=== Section Start ===
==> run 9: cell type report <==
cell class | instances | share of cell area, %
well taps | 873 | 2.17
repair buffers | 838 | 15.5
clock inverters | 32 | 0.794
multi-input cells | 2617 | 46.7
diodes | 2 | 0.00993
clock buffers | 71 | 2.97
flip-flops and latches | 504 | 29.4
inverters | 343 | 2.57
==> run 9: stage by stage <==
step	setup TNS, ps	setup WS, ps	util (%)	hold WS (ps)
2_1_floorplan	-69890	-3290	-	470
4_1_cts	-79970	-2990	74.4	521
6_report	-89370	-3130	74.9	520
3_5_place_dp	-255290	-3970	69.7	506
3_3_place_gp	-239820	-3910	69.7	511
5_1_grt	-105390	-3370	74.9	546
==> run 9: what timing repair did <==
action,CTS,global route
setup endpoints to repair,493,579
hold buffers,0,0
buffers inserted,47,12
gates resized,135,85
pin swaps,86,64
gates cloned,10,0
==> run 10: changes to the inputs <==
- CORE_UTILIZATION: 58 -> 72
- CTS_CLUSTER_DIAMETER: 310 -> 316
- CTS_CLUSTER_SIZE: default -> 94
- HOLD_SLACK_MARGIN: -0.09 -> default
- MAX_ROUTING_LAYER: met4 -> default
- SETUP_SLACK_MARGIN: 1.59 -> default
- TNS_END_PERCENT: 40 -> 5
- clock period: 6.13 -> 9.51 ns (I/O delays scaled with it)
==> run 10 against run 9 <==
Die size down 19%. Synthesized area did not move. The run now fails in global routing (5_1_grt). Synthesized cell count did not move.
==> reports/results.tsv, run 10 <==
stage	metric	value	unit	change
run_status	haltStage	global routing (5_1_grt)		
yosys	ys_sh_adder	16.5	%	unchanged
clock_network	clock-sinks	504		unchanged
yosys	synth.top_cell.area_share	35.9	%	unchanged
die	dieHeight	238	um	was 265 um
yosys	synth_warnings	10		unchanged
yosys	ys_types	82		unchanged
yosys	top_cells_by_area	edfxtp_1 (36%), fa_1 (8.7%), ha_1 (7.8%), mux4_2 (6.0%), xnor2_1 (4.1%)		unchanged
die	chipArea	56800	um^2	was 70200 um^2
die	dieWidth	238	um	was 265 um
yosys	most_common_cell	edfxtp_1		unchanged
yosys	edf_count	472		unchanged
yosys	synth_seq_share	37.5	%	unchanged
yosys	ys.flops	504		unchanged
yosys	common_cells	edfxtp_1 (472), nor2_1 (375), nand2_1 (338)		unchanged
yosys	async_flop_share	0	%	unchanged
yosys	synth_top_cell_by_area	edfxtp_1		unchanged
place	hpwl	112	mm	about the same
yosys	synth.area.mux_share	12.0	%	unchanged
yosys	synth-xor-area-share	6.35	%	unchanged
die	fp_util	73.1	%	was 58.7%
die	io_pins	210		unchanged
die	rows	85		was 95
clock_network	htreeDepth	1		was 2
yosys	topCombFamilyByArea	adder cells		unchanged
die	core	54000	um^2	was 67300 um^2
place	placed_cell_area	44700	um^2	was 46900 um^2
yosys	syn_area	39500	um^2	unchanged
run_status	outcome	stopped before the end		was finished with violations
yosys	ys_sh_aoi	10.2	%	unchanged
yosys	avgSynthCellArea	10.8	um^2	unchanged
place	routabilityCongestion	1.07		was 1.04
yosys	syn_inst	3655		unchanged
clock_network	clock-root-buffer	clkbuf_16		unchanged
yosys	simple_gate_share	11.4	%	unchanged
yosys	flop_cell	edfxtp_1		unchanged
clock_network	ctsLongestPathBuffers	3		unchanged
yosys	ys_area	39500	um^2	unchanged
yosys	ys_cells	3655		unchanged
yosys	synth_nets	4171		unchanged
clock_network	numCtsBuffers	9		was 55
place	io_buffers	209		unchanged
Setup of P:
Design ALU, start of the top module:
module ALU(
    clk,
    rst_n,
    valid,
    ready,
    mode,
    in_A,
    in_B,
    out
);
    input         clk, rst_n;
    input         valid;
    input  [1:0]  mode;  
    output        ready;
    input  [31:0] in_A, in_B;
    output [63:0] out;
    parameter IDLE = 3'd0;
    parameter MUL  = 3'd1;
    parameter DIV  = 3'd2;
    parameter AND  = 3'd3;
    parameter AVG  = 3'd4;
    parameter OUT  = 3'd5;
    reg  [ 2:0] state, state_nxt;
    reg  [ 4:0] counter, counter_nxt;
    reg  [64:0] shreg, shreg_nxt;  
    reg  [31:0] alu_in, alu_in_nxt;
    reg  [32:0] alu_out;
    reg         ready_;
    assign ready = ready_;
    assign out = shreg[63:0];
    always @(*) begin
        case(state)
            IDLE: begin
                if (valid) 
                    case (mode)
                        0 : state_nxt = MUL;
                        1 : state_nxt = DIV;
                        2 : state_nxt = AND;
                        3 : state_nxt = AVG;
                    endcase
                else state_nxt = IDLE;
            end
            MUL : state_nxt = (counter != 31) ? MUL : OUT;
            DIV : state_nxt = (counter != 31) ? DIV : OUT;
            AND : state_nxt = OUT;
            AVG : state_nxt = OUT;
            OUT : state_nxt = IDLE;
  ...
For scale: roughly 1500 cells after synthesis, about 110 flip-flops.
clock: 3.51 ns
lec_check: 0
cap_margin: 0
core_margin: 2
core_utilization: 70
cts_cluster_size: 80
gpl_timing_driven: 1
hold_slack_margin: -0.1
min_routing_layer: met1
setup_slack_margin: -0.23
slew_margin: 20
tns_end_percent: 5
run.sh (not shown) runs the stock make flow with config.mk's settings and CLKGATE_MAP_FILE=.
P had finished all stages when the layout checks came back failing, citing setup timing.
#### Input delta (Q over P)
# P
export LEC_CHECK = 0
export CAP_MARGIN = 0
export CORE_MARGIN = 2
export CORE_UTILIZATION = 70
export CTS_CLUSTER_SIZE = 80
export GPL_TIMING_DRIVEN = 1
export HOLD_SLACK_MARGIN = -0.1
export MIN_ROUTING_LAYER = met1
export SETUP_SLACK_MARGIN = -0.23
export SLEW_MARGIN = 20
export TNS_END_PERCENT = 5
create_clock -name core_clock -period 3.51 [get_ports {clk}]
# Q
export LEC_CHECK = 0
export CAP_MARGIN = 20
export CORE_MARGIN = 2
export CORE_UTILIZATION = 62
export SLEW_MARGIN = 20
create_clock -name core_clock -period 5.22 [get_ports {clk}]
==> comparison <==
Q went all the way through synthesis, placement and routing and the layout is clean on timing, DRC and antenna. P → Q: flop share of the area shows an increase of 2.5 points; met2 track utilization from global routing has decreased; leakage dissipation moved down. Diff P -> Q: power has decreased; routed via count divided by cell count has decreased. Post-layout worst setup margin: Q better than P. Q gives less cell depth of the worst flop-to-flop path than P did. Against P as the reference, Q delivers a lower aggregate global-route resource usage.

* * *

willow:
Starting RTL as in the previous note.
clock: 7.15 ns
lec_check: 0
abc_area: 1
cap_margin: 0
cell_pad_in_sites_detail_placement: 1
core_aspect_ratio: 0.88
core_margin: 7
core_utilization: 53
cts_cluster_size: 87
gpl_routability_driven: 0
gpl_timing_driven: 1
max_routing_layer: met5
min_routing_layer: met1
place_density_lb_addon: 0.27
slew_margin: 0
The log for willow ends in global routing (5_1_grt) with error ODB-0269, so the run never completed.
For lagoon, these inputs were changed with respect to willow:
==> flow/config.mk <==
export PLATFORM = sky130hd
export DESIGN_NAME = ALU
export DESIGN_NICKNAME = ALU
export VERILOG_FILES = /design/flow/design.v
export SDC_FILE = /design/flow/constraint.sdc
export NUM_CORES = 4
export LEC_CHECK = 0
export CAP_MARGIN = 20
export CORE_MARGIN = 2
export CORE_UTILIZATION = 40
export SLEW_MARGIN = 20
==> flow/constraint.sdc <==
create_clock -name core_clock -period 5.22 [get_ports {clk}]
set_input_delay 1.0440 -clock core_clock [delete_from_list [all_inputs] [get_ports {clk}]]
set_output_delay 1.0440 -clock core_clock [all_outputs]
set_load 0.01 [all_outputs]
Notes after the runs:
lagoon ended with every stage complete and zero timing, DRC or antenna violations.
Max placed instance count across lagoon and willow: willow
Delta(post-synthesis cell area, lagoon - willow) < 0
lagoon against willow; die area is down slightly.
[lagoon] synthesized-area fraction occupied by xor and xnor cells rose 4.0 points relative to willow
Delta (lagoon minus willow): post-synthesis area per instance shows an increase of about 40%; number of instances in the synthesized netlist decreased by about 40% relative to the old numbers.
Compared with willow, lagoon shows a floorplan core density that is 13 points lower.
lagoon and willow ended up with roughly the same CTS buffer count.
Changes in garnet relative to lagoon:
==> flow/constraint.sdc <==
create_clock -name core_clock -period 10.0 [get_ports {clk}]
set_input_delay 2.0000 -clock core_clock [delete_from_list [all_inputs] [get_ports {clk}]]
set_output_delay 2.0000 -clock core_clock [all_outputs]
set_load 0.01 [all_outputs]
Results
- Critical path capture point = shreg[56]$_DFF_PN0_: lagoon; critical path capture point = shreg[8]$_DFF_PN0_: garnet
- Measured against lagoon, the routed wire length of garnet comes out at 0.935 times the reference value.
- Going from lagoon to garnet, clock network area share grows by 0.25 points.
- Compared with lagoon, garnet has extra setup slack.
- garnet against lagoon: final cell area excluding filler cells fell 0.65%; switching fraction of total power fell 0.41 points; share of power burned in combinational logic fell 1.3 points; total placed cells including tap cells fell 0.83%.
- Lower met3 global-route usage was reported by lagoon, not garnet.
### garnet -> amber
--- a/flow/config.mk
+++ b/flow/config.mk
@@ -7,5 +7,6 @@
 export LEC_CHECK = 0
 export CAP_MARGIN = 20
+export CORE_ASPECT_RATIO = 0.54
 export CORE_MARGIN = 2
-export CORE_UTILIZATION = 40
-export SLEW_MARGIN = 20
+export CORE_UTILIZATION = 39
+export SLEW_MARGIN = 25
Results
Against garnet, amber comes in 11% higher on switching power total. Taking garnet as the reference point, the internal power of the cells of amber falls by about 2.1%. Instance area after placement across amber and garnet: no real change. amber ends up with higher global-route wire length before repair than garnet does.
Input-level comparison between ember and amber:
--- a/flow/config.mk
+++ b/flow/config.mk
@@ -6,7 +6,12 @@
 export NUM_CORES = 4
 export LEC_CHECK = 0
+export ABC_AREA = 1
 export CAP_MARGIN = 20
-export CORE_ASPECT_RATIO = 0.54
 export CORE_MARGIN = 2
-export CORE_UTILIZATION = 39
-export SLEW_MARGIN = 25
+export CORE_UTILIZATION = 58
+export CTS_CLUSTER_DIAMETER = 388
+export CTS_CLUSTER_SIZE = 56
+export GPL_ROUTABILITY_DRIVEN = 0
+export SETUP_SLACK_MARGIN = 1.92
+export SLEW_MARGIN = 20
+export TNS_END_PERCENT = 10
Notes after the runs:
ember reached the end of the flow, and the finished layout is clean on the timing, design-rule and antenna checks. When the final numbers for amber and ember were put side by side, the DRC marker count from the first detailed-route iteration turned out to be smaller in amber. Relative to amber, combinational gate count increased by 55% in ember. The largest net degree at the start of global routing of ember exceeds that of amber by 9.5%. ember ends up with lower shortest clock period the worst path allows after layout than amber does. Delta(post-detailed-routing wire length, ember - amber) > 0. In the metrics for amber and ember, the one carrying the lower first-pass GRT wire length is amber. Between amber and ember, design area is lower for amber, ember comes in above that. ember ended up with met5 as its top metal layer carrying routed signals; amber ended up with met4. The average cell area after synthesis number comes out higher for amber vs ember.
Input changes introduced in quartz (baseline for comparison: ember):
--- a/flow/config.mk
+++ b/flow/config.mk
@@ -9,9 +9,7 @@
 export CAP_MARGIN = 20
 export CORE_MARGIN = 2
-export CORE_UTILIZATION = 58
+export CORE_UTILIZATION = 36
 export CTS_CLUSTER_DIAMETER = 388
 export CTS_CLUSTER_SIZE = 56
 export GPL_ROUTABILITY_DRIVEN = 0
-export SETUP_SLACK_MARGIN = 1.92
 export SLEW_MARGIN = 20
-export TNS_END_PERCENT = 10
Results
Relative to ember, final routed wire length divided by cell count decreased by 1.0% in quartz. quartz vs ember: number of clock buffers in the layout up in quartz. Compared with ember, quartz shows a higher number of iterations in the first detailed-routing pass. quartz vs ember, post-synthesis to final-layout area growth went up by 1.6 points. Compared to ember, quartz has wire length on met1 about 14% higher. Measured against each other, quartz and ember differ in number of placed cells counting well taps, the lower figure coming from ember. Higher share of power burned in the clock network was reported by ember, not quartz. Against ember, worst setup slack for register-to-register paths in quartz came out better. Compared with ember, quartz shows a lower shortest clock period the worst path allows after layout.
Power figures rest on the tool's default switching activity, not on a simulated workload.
=== Section End ===
* **GOAL OF THE EXERCISE**:
Return nothing but the lines from the first line of the listing through the line with "- TNS_END_PERCENT: 40 -> 5", please, keeping every one of them unchanged.

* **RESPONSE TO THIS EXERCISE**:
==> run 9: cell type report <==
cell class | instances | share of cell area, %
well taps | 873 | 2.17
repair buffers | 838 | 15.5
clock inverters | 32 | 0.794
multi-input cells | 2617 | 46.7
diodes | 2 | 0.00993
clock buffers | 71 | 2.97
flip-flops and latches | 504 | 29.4
inverters | 343 | 2.57
==> run 9: stage by stage <==
step	setup TNS, ps	setup WS, ps	util (%)	hold WS (ps)
2_1_floorplan	-69890	-3290	-	470
4_1_cts	-79970	-2990	74.4	521
6_report	-89370	-3130	74.9	520
3_5_place_dp	-255290	-3970	69.7	506
3_3_place_gp	-239820	-3910	69.7	511
5_1_grt	-105390	-3370	74.9	546
==> run 9: what timing repair did <==
action,CTS,global route
setup endpoints to repair,493,579
hold buffers,0,0
buffers inserted,47,12
gates resized,135,85
pin swaps,86,64
gates cloned,10,0
==> run 10: changes to the inputs <==
- CORE_UTILIZATION: 58 -> 72
- CTS_CLUSTER_DIAMETER: 310 -> 316
- CTS_CLUSTER_SIZE: default -> 94
- HOLD_SLACK_MARGIN: -0.09 -> default
- MAX_ROUTING_LAYER: met4 -> default
- SETUP_SLACK_MARGIN: 1.59 -> default
- TNS_END_PERCENT: 40 -> 5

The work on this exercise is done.